Hilman memutar gagang pintu kamar Lucas yang tidak di kunci. Langsung tercium bau kamar Lucas yang khas dan sangat maskulin. Tampak dekorasi di dalam kamar Lucas yang juga tertata dengan baik. Ia segera masuk ke dalam kamar yang temaram. Lucas tengah tertidur pulas dengan posisi terlentang tanpa selimut, dan hanya mengenakan celana jeans hitam.
Hilman mendekat dan duduk di pinggiran tempat tidur.

"Kak. Ini udah jam setengah tiga loh. Kakak nggak sahur?" tanya Hilman. Tak berselang lama, tampak Lucas menggeliat merenggangkan otot-otot tubuhnya dan membuka matanya.

Lucas langsung duduk dan menatap Hilman dengan cemas.
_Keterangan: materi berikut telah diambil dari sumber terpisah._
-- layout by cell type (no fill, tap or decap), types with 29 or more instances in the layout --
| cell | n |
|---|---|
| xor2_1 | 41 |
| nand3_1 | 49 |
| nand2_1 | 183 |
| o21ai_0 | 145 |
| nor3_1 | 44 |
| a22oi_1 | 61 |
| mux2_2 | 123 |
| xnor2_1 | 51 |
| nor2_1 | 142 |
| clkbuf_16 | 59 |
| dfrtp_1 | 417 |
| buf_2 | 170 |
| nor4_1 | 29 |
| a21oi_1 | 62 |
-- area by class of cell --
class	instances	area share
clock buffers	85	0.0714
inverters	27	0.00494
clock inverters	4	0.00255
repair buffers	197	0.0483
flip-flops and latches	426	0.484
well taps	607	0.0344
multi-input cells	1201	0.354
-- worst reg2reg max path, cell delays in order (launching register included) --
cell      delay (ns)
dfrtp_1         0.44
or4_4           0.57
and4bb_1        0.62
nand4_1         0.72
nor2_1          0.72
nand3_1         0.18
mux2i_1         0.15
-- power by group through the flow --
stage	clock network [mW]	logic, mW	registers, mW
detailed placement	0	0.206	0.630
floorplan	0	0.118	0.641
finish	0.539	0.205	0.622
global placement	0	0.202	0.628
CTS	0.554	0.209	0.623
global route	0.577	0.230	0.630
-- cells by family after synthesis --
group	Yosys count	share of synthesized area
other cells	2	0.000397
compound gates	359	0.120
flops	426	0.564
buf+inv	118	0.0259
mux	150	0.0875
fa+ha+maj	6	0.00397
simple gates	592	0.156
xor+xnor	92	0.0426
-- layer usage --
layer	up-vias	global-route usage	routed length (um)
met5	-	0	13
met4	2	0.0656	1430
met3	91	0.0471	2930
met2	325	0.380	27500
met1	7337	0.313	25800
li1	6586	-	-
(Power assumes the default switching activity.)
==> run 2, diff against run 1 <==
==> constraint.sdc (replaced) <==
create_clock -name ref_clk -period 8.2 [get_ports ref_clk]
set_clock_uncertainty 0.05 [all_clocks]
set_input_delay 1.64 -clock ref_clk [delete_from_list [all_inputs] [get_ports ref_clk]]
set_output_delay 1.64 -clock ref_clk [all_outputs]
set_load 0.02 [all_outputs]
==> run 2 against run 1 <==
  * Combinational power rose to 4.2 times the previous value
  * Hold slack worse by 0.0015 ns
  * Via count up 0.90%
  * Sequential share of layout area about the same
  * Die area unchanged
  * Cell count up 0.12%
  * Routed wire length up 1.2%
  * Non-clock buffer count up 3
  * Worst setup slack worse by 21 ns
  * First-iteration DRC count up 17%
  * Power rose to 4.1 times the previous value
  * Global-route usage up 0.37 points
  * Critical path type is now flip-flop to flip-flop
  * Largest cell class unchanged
### config.mk
export PLATFORM = sky130hd
export DESIGN_NAME = pcc_cache_ctrl
export DESIGN_NICKNAME = d
export VERILOG_FILES = /design/src/inc/pcc_pkg.sv /design/src/hdl/pcc_idle_timer.sv /design/src/hdl/pcc_cache_ctrl.sv
export VERILOG_INCLUDE_DIRS = /design/src /design/src/inc
export SDC_FILE = /design/constraint.sdc
export NUM_CORES = 1
export LEC_CHECK = 0
export BUFFER_PORTS_ARGS = -buffer_cell sky130_fd_sc_hd__buf_4
export CAP_MARGIN = 5
export CORE_ASPECT_RATIO = 1.4
export CORE_MARGIN = 8
export CORE_UTILIZATION = 50
export DETAILED_ROUTE_END_ITERATION = 10
export GPL_TIMING_DRIVEN = 0
export PLACE_DENSITY = 0.7
export SYNTH_ARGS = -nofsm -noshare
export SYNTH_HDL_FRONTEND = slang
export SYNTH_HIERARCHICAL = 1
export SYNTH_SLANG_ARGS = --single-unit
### constraint.sdc
create_clock -name clk_in -period 5.3 [get_ports clk_in]
set_clock_uncertainty 0.05 [all_clocks]
set_input_delay 0.795 -clock clk_in [delete_from_list [all_inputs] [get_ports clk_in]]
set_output_delay 0.795 -clock clk_in [all_outputs]
set_load 0.02 [all_outputs]
### src/inc/pcc_regs.svh
`ifndef PCC_REGS_SVH
`define PCC_REGS_SVH

// =====================================================================
// Register offsets (configuration space byte addresses)
`define PCC_OFS_REQ_LIMITS 8'he8
`define PCC_OFS_XFR_LIMIT 8'hea
`define PCC_OFS_MISS_MIN 8'hec
`define PCC_OFS_DISCARD_CLK 8'hee

// =====================================================================
// Field positions in the request limits register
`define PCC_CNT_MSB 11
`define PCC_CNT_LSB 8
`define PCC_MODE_MSB 7
`define PCC_MODE_LSB 6
`define PCC_LEN_MSB 3
`define PCC_LEN_LSB 0

// =====================================================================
// Reset values
`define PCC_RST_COUNT 4'h4
`define PCC_RST_MODE 2'h1
`define PCC_RST_LENGTH 4'h3
`define PCC_RST_XFR_LIMIT 8'h08
`define PCC_RST_MISS_MIN 12'h07f
`define PCC_RST_DISCARD_CLK 12'h1c0

// =====================================================================
// Sizes and codes
`define PCC_MIN_PREFETCH_BYTES 14'h0040
`define PCC_LEN_LAST_CODE 4'h7

`endif

### src/inc/pcc_pkg.sv
package pcc_pkg;

    typedef enum logic [1:0]
    {
        PCC_MODE_NONE,
        PCC_MODE_LIGHT,
        PCC_MODE_FULL,
        PCC_MODE_RSVD
    } pcc_mode_t;

    typedef enum {PCC_EMPTY, PCC_HOLD} pcc_state_t;

endpackage : pcc_pkg

### src/hdl/pcc_idle_timer.sv
`timescale 1ns/1ps

module pcc_idle_timer #(
    parameter int WIDTH = 12
) (
    input wire logic clk_in,
    input wire logic rst_n_in,
    input wire logic run_in,
    input wire logic clear_in,
    input wire logic tick_in,
    output logic [WIDTH-1:0] count_out
);

    // Refused at elaboration, so a bad width never reaches a netlist
    if (WIDTH < 1 || WIDTH > 16)
    begin : g_bad_width
        $error("pcc_idle_timer: WIDTH out of range");
    end

    wire logic at_max = &count_out;
    wire logic next_step = run_in && tick_in && !at_max;

    // Saturating so a long idle stretch never wraps back under a limit
    always_ff @(posedge clk_in or negedge rst_n_in)
    begin
        if (!rst_n_in)
            count_out <= '0;
        else if (clear_in)
            count_out <= '0;
        else if (next_step)
            count_out <= count_out + 1'b1;
    end

endmodule : pcc_idle_timer

### src/hdl/pcc_cache_ctrl.sv
`timescale 1ns/1ps
`include "pcc_regs.svh"

// What this block does
// - Mode 00: no prefetch; discard leftover data once any has been returned.
// - Mode 01: prefetch; discard leftover data when the master ended it.
// - Modes 01 and 10: keep leftover data when the bridge ended with retry.
// - Mode 10: prefetch and keep leftover data on master end; 11 reserved.
// - Length code 0 gives 64 bytes, doubling up to code 7 for 8 KB.
// - Miss discard only after the programmed cycle starts without a hit.
// - Miss check not triggered before the programmed minimum hit-free clocks.
// - Discard cached data after the programmed hit-free clock count.
// - Bits 5:4 of the request limits register always read as zero.
// - Upper transfer-limit bits 15:8 and timer bits 15:12 read as zero.
// - Fundamental, global and power-on resets all restore the defaults.
// - Count 0 disables auto prefetch, 1 one buffer, 2..F count-1 prefetches.
module pcc_cache_ctrl
    import pcc_pkg::*;
(
    input wire logic clk_in,
    input wire logic resetn_in,
    input wire logic link_fundamental_reset_n_in,
    input wire logic global_reset_input_n_in,
    input wire logic cfg_wr_in,
    input wire logic cfg_rd_in,
    input wire logic [7:0] cfg_addr_in,
    input wire logic [15:0] cfg_wdata_in,
    output logic [15:0] cfg_rdata_out,
    output logic cfg_rvalid_out,
    input wire logic pci_cycle_start_in,
    input wire logic read_hit_in,
    input wire logic xfer_end_in,
    input wire logic end_by_retry_in,
    output logic prefetch_enable_out,
    output logic [13:0] prefetch_bytes_out,
    output logic [3:0] prefetch_reads_out,
    output logic cache_hold_out,
    output logic miss_check_ready_out,
    output logic discard_out
);

    // =================================================================
    // Reset: any of the three sources, released through two flops
    wire logic raw_rst_n = resetn_in && link_fundamental_reset_n_in
        && global_reset_input_n_in;
    logic rst_meta;
    logic rst_n;

    always_ff @(posedge clk_in or negedge raw_rst_n)
    begin
        if (!raw_rst_n)
        begin
            rst_meta <= 1'b0;
            rst_n <= 1'b0;
        end
        else
        begin
            rst_meta <= 1'b1;
            rst_n <= rst_meta;
        end
    end

    // =================================================================
    // Configuration registers
    logic [3:0] prefetch_count_limit;
    pcc_mode_t completion_cache_mode;
    logic [3:0] prefetch_length_limit;
    logic [7:0] idle_cycle_start_limit;
    logic [11:0] miss_check_min;
    logic [11:0] discard_clk_limit;

    function automatic logic [3:0] pcc_decode(input logic [7:0] addr);
        pcc_decode = {addr == `PCC_OFS_DISCARD_CLK,
            addr == `PCC_OFS_MISS_MIN,
            addr == `PCC_OFS_XFR_LIMIT,
            addr == `PCC_OFS_REQ_LIMITS};
    endfunction : pcc_decode

    wire logic [3:0] wr_sel = cfg_wr_in ? pcc_decode(cfg_addr_in) : 4'h0;
    wire logic [3:0] rd_sel = pcc_decode(cfg_addr_in);

    always_ff @(posedge clk_in or negedge rst_n)
    begin
        if (!rst_n)
        begin
            prefetch_count_limit <= `PCC_RST_COUNT;
            completion_cache_mode <= pcc_mode_t'(`PCC_RST_MODE);
            prefetch_length_limit <= `PCC_RST_LENGTH;
            idle_cycle_start_limit <= `PCC_RST_XFR_LIMIT;
            miss_check_min <= `PCC_RST_MISS_MIN;
            discard_clk_limit <= `PCC_RST_DISCARD_CLK;
        end
        else
        begin
            if (wr_sel[0])
            begin
                prefetch_count_limit <=
                    cfg_wdata_in[`PCC_CNT_MSB:`PCC_CNT_LSB];
                completion_cache_mode <=
                    pcc_mode_t'(cfg_wdata_in[`PCC_MODE_MSB:`PCC_MODE_LSB]);
                prefetch_length_limit <=
                    cfg_wdata_in[`PCC_LEN_MSB:`PCC_LEN_LSB];
            end
            if (wr_sel[1])
                idle_cycle_start_limit <= cfg_wdata_in[7:0];
            if (wr_sel[2])
                miss_check_min <= cfg_wdata_in[11:0];
            if (wr_sel[3])
                discard_clk_limit <= cfg_wdata_in[11:0];
        end
    end

    // Reserved fields are never stored, so they read back as zero
    wire logic [15:0] rd_limits = {4'h0, prefetch_count_limit,
        completion_cache_mode, 2'b00, prefetch_length_limit};
    wire logic [15:0] next_rdata =
        rd_sel[0] ? rd_limits :
        rd_sel[1] ? {8'h00, idle_cycle_start_limit} :
        rd_sel[2] ? {4'h0, miss_check_min} :
        rd_sel[3] ? {4'h0, discard_clk_limit} : 16'h0000;

    always_ff @(posedge clk_in or negedge rst_n)
    begin
        if (!rst_n)
        begin
            cfg_rdata_out <= 16'h0000;
            cfg_rvalid_out <= 1'b0;
        end
        else
        begin
            cfg_rdata_out <= cfg_rd_in ? next_rdata : 16'h0000;
            cfg_rvalid_out <= cfg_rd_in;
        end
    end

    // =================================================================
    // Prefetch limits
    wire logic mode_prefetch = completion_cache_mode == PCC_MODE_LIGHT
        || completion_cache_mode == PCC_MODE_FULL;
    // Reserved length codes fall back to the smallest thread size
    wire logic [2:0] len_code = (prefetch_length_limit > `PCC_LEN_LAST_CODE)
        ? 3'h0 : prefetch_length_limit[2:0];
    wire logic [13:0] next_bytes = `PCC_MIN_PREFETCH_BYTES << len_code;
    wire logic [3:0] next_reads = (prefetch_count_limit > 4'h1)
        ? prefetch_count_limit - 4'h1 : 4'h0;
    wire logic next_pf_en = mode_prefetch
        && prefetch_count_limit != 4'h0;

    always_ff @(posedge clk_in or negedge rst_n)
    begin
        if (!rst_n)
        begin
            prefetch_enable_out <= 1'b0;
            prefetch_bytes_out <= 14'h0000;
            prefetch_reads_out <= 4'h0;
        end
        else
        begin
            prefetch_enable_out <= next_pf_en;
            prefetch_bytes_out <= next_bytes;
            prefetch_reads_out <= next_reads;
        end
    end

    // =================================================================
    // Leftover data: keep or discard at the end of a transfer
    pcc_state_t state;
    pcc_state_t next_state;
    logic [7:0] start_count;
    logic [11:0] clk_count;

    // Reserved mode 11 is handled like no caching
    wire logic keep_on_end = end_by_retry_in ? mode_prefetch
        : completion_cache_mode == PCC_MODE_FULL;
    wire logic holding = state == PCC_HOLD;
    wire logic timers_clear = read_hit_in || xfer_end_in || !holding;
    wire logic starts_done = start_count >= idle_cycle_start_limit;
    wire logic next_miss_ok = holding && !timers_clear
        && clk_count >= miss_check_min;
    wire logic miss_discard = next_miss_ok && starts_done;
    wire logic upper_discard = clk_count >= discard_clk_limit;
    wire logic idle_discard = holding && !timers_clear
        && (miss_discard || upper_discard);
    wire logic end_discard = xfer_end_in && !keep_on_end;
    wire logic next_discard = end_discard || idle_discard;

    always_comb
    begin
        next_state = state;
        case (state)
            PCC_EMPTY:
                if (xfer_end_in && keep_on_end)
                    next_state = PCC_HOLD;
            PCC_HOLD:
                if (next_discard)
                    next_state = PCC_EMPTY;
            default:
                next_state = PCC_EMPTY;
        endcase
    end

    always_ff @(posedge clk_in or negedge rst_n)
    begin
        if (!rst_n)
        begin
            state <= PCC_EMPTY;
            cache_hold_out <= 1'b0;
            miss_check_ready_out <= 1'b0;
            discard_out <= 1'b0;
        end
        else
        begin
            state <= next_state;
            cache_hold_out <= next_state == PCC_HOLD;
            miss_check_ready_out <= next_miss_ok;
            discard_out <= next_discard;
        end
    end

    // =================================================================
    // Hit-free counters
    pcc_idle_timer #(.WIDTH(8)) u_start_timer (
        .clk_in(clk_in),
        .rst_n_in(rst_n),
        .run_in(holding),
        .clear_in(timers_clear),
        .tick_in(pci_cycle_start_in),
        .count_out(start_count)
    );

    pcc_idle_timer #(.WIDTH(12)) u_clk_timer (
        .clk_in(clk_in),
        .rst_n_in(rst_n),
        .run_in(holding),
        .clear_in(timers_clear),
        .tick_in(1'b1),
        .count_out(clk_count)
    );

    wire logic rd_limits_req = cfg_rd_in
        && cfg_addr_in == `PCC_OFS_REQ_LIMITS;
    wire logic rd_xfr_req = cfg_rd_in && cfg_addr_in == `PCC_OFS_XFR_LIMIT;
endmodule : pcc_cache_ctrl

==> Word-level counts from Yosys, hierarchy flattened <==
Index checks and enable logic that the tools add are counted.
{ "classes": {"n_mux": 16, "eq_ne": 9, "n_reduce_logical": 28, "order_cmp": 5, "add_sub_neg": 3, "shift": 1} }
{ "ops": {"columns": ["cell", "n"], "rows": [
  ["two-way mux 12 bit", 7],
  ["equality test 32 x 2 -> 1 bit (second input constant)", 2],
  ["two-way mux 32 bit", 2],
  ["one-hot mux 32 bit (2 select lines)", 1],
  ["equality test 32 x 1 -> 1 bit (second input constant)", 1],
  ["equality test 8 bit (second input constant)", 4],
  ["zero test 32 bit", 1],
  ["greater-or-equal comparator 12 bit", 2],
  ["two-way mux 8 bit", 2],
  ["left shift 7 x 3 -> 14 bit (first input constant)", 1],
  ["adder 12 x 1 -> 12 bit (second input constant)", 1],
  ["logical AND 1 bit", 12],
  ["AND reduction 12 bit", 1],
  ["adder 8 x 1 -> 8 bit (second input constant)", 1],
  ["greater-or-equal comparator 8 bit", 1],
  ["two-way mux 4 bit", 2],
  ["AND reduction 8 bit", 1],
  ["zero test 1 bit", 5],
  ["logical OR 1 bit", 5],
  ["> comparator 4 x 1 -> 1 bit (second input constant)", 1],
  ["> comparator 4 x 3 -> 1 bit (second input constant)", 1],
  ["nonzero test 2 bit", 2],
  ["nonzero test 4 bit", 1],
  ["subtractor 4 x 1 -> 4 bit (second input constant)", 1],
  ["other kinds (4)", 4]
]} }
{ "word_totals": {"inputBits": 34, "register_bits": 131, "out_inout_bits": 39} }

==> Depth between registers and ports, before layout <==
Gate-level depths: netlist of run 1.
{ "logic_depth": {"depth_word": 13, "ltp_mapped": 9} }

==> Hierarchy <==
The synthesis of run 1 kept the hierarchy.
{ "by_module_without_submodules": {"columns": ["module", "seq_area_each_um2", "area_per_inst_um2", "instances", "cells_per_inst"], "rows": [
  ["pcc_cache_ctrl", 2646.3, 4785.8, 1, 388],
  ["pcc_idle_timer at u_clk_timer", 300.3, 670.6, 1, 69],
  ["pcc_idle_timer at u_start_timer", 200.2, 503.0, 1, 51]
]} }

==> Worst setup path before layout of run 1 <==
Ideal clock, no wire load.
{ "synth_timing": {"path_type": "flip-flop to flip-flop", "from": "register state[8]", "to": "register u_clk_timer.count_out[7]", "path_buffers": 1, "setup_time_ns": 0.078, "path_stages_with_launch": 10, "arrival_time_ns": 2.306, "required_ns": 5.172, "period_less_slack_ns": 2.434, "slack_ns": 2.866, "path_cell_list": "dfrtp_1 > nor4_1 > nand4_1 > nor2_1 > and2_1 > nand2_1 > or3_1 > buf_2 > or4_1 > a21oi_1"} }
{ "synth_via": {"elab_chain_cells": 4, "word_cells_on_any_way": 6} }
{ "synth_rtl": {"columns": ["element", "line", "text"], "rows": [
  ["from (decl)", "pcc_cache_ctrl.sv:167", "pcc_state_t state;"],
  ["from (signal assigned)", "pcc_cache_ctrl.sv:213", "state <= next_state;"],
  ["equality test 32 x 2 -> 1 bit *", "pcc_cache_ctrl.sv:175", "wire logic holding = state == PCC_HOLD;"],
  ["via holding", "pcc_cache_ctrl.sv:175", null],
  ["zero test 1 bit", "pcc_cache_ctrl.sv:176", "wire logic timers_clear = read_hit_in || xfer_end_in || !holding;"],
  ["logical OR 1 bit", "pcc_cache_ctrl.sv:176", null],
  ["two-way mux 12 bit or nonzero test 2 bit (tied branches)", null, null],
  ["to (signal assigned)", "pcc_idle_timer.sv:31", "count_out <= count_out + 1'b1;"],
  ["to (decl)", "pcc_idle_timer.sv:11", "output logic [WIDTH-1:0] count_out"]
]} }
The timed path passes the listed nets; every way through them passes the cells marked *.
A chain may end at the register's enable or synchronous reset.

==> Worst setup path after layout of run 1 <==
{ "layout_timing": {"from": "register state[16]", "to": "register u_clk_timer.count_out[7]"} }
The elaborated chain is that of the path after synthesis.

==> out/summary.txt, run 1 <==
Leakage: 3.576 nW
post-synthesis sequential area ratio: 0.5280
Post-DP Area: 0.006760 sq mm
Sum Neg Setup Slack: 0 ps
Clock Pin Slew Worst Setup and Hold Paths: 60 ps
CTS resizes: 0
share of synthesized registers carrying an async set or reset: 1.000
global-route wire length before repair: 20930 um
Final Cell Area: 0.007338 sq mm
die extent in y: 145.2 um
post-synthesis simple-gate area fraction: 0.1182
XOR/XNOR Fraction of Synth Area: 0.001470
WP data required: 5580 ps
Final Total Pwr: 2.313 mW
worst-skew pair later-pin latency: 410 ps
Initial Utilization: 0.5092
layout cells sized above 1: 0.2734
cell total after placement: 755
Num CTS Buffers: 17
H-tree levels: 4
ranking of synthesized cells by area: dfrtp_1 46%, ha_1 8.0%, dfstp_2 6.6%
Chip Width: 108.3 um
mux cell area share after synthesis: 0.1130
Max Fclk: 344.4 MHz
R2R setup slack: 2400 ps
WP buf/inv: 1
DP HPWL: 9286 um
Row Count: 47
Post-synth EDFFs: 0
Synth cell types: 64
Ys Warns: 6
max cap viols: 0
syn avg cell area: 11.73 sq um
Gate Count Post-Synth: 508
Final Hold Vio Count: 0
Reg2Reg Depth: 9
CP arrival: 3180 ps
Startpoint Class: flop
Worst setup startpoint: state[16]
Tcrit/Tclk final: 0.5479
Post-Synth Adder-Cell Area: 0.07978
Final Instance Count excl. Fillers: 787
Layout Nets: 699
main combinational cell family by area after synthesis: simple AND/OR/NAND/NOR gates
I/O pin count: 73
Critical Path Sink Type: flop
drc violations: 0
DRT iter0 DRCs: 87
WS Path Type: flop to flop
GP Congestion: 0.8090
critical-path cell list: nor4_1, nand4_1, nor2_1, and2_1, nand2_1, or3_1, buf_2, or4_1, a21oi_1
TritonRoute pass-1 iters: 5
Setup Fix Bufs, Post-CTS: 0
CP max stage cell: or4_1
Reg2Reg Capture Point: u_clk_timer/count_out[7]
Total Routing Usage GR: 0.1683
outcome: finished, final reports clean
Detail Route Antenna Nets: 0
vias in the first global route: 4440
CP delay by family, top: simple AND/OR/NAND/NOR gates
antenna violations before repair: 0
Synth Area in Compound Gates: 0.1039
Crit Path Max Fanout: 8
synthesis-to-finish area growth: 23.14%
unrepaired setup endpoints after global routing: no
reg2reg start: state[16]
fin crit period: 2904 ps
Core Area: 0.01170 sq mm
diode count: 0
port buffer count: 57
vias: 4148
top cell type's share of synthesized area: 0.4619
Hold WS: 243.3 ps
Stages on worst setup path: 9
Max clock buf depth: 2
Min-Delay Path Class: input pin to async pin
routed length per placed instance: 15.88 um
Power Density: 315.2 mW/mm^2
Overflow after GRT: 0
Detailed Route WL: 12500 um
Vias/cell: 5.271
Tightest Pin Transition: 899.5 ps
Worst path max stage delay: 480 ps
Peak VDD IR: 0.3243 mV
synthesized area: 0.005959 sq mm
cts hold-fix bufs: 0
Root Driver: clkbuf_16
die area: 0.01572 sq mm
ys flop type: dfrtp_1
largest net degree at the start of global routing: 70
final-report setup violation count: 0
most area-hungry cell type in the Yosys netlist: dfrtp_1
Synth Register Bits: 125
clk sinks: 125
fin. max-slew vios: 0
max_slew headroom: 0.4003
CTS tree: yes
-- where the power goes --
part           switching, mW  leakage (nW)  internal, mW
Clock                  0.406         0.281         0.711
Combinational         0.0895          1.72        0.0770
Sequential            0.0314          1.57         0.998
-- layer usage --
metal	vias up	GRT usage	wire (um)	share of wire
met5	-	0	0	0
met4	0	0.07354	272	0.022
met3	20	0.05053	728	0.058
met2	98	0.2936	6589	0.53
met1	2017	0.1806	4907	0.39
li1	2013	-	-	-
-- cell families after synthesis --
family | Yosys count
AND/OR/NAND/NOR | 130
flip-flops | 125
AO/OA/AOI/OAI | 89
buffers and inverters | 65
multiplexers | 58
adder cells (fa/ha/maj) | 38
other | 2
XOR/XNOR | 1
-- cells in the mapped netlist, types with 6 or more instances --
master,count
a21o_1,6
a21oi_1,21
a221oi_1,6
a31oi_1,6
buf_4,12
dfrtp_1,110
dfstp_2,15
ha_1,38
inv_1,39
mux2_2,26
mux2_4,12
mux2i_1,20
nand2_1,29
nand2b_1,6
nand4_1,9
nor2_1,29
nor3_1,11
nor4_1,7
o21ai_0,10
-- cells in the final DEF, fill, tap and decap left out, types with 3 or more instances in the layout --
| cell | instances |
|---|---|
| dfrtp_1 | 109 |
| buf_4 | 69 |
| conb_1 | 44 |
| inv_1 | 39 |
| ha_1 | 38 |
| nand2_1 | 29 |
| nor2_1 | 29 |
| mux2_2 | 26 |
| a21oi_1 | 21 |
| mux2i_1 | 20 |
| clkbuf_16 | 17 |
| dfstp_2 | 15 |
| mux2_4 | 12 |
| nor3_1 | 11 |
| o21ai_0 | 10 |
| nand4_1 | 9 |
| nor4_1 | 7 |
| nand2b_1 | 6 |
| a21o_1 | 6 |
| a31oi_1 | 6 |
| a221oi_1 | 6 |
| clkinv_2 | 6 |
| o31ai_1 | 5 |
| and3_1 | 5 |
| nand3_1 | 5 |
| nor2b_1 | 4 |
| buf_2 | 4 |
| clkbuf_1 | 4 |
| buf_6 | 4 |
| o21ai_1 | 4 |
| or4_1 | 4 |
| or3_1 | 4 |
| and2_1 | 3 |
| a211oi_1 | 3 |
| o21bai_1 | 3 |
| o21a_1 | 3 |
| a21boi_0 | 3 |
| buf_1 | 3 |
| clkinvlp_4 | 3 |
-- cell type report --
cell class | instances | area, sq um
fill | 932 | 4364
sequential | 125 | 3151
multi-input combinational | 360 | 2646
clock buffer | 20 | 456.7
timing repair buffer | 58 | 455.4
tap | 147 | 183.9
buffer | 26 | 177.7
inverter | 39 | 146.4
clock inverter | 12 | 121.4
-- how the worst max path moves through the flow --
stage	to	slack (ps)
detailed placement	u_clk_timer/count_out[11]	2370
floorplan	cache_hold_out	1540
CTS	u_clk_timer/count_out[11]	2360
global placement	cfg_rdata_out[10]	400
global route	u_clk_timer/count_out[7]	2120
finish	u_clk_timer/count_out[7]	2400
-- state kept, by name (all words and copies together) (netlist names) --
register and count:
prefetch_bytes_out 8, rst_n 1, prefetch_enable_out 1, cfg_rvalid_out 1
rst_meta 1, miss_check_min 12, discard_clk_limit 12, prefetch_reads_out 4
u_start_timer/count_out 8, cfg_rdata_out 12, idle_cycle_start_limit 8, cache_hold_out 1
prefetch_count_limit 4, prefetch_length_limit 4, miss_check_ready_out 1, discard_out 1
completion_cache_mode 2, u_clk_timer/count_out 12, state 32
-- per-stage QoR --
| step | setup slack, ps | util |
|---|---|---|
| 2_1_floorplan | 1536 | - |
| 3_3_place_gp | 397.0 | 0.5750 |
| 3_5_place_dp | 2374 | 0.5777 |
| 4_1_cts | 2363 | 0.6271 |
| 5_1_grt | 2118 | 0.6271 |
| 6_report | 2396 | 0.6271 |
(Power assumes the default switching activity.)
"Jam berapa sekarang?!" tanya Lucas dengan suara agak keras. Sepertinya tadi ia tidak mendengar kata-kata Hilman.

"Jam setengah tiga. Untung kakak sudah bangun. Kalau nggak, pasti tadi aku siram pakai air seember," jawab Hilman. Lucas menggaruk-garuk kepalanya yang tidak terasa gatal.

"Maaf, maaf. Kakak ngantuk banget. Tadi kakak habis nonton bola," balas Lucas sambil memeluk adik angkatnya itu dari belakang.

Entah kenapa, seperti ada getaran halus di benak Hilman ketika Lucas melakukannya. Dan ketika Hilman menoleh ke belakang, tiba-tiba dengan cepat, Lucas mengecup bibir Hilman. Jantung Hilman serasa seperti mau meloncat keluar.

"Ayo kita segera makan sahur," ujar Lucas sambil beranjak menuju ruang makan, meninggalkan Hilman yang masih membeku di tepi tempat tidur.

Hilman meraba bibirnya sendiri, yang baru saja dikecup oleh Lucas. Kakak angkatnya itu belum pernah melakukan hal semacam ini sebelumnya. Apa mungkin.......

Ah! Tidak mungkin!

Ia segera menyadarkan dirinya. Mungkin saja itu wujud kasih sayang Lucas pada Hilman sebagai saudara. Hilman segera menepis prasangkanya dan segera menyusul Lucas menuju ruang makan.

[Bersambung...]

Vote dan commentnya ya, temen-temen. ^_^

Btw itu gambaran Lucas versi aku (sebenernya dulu ada yg lebih mirip, tapi ini cukup mewakili kok).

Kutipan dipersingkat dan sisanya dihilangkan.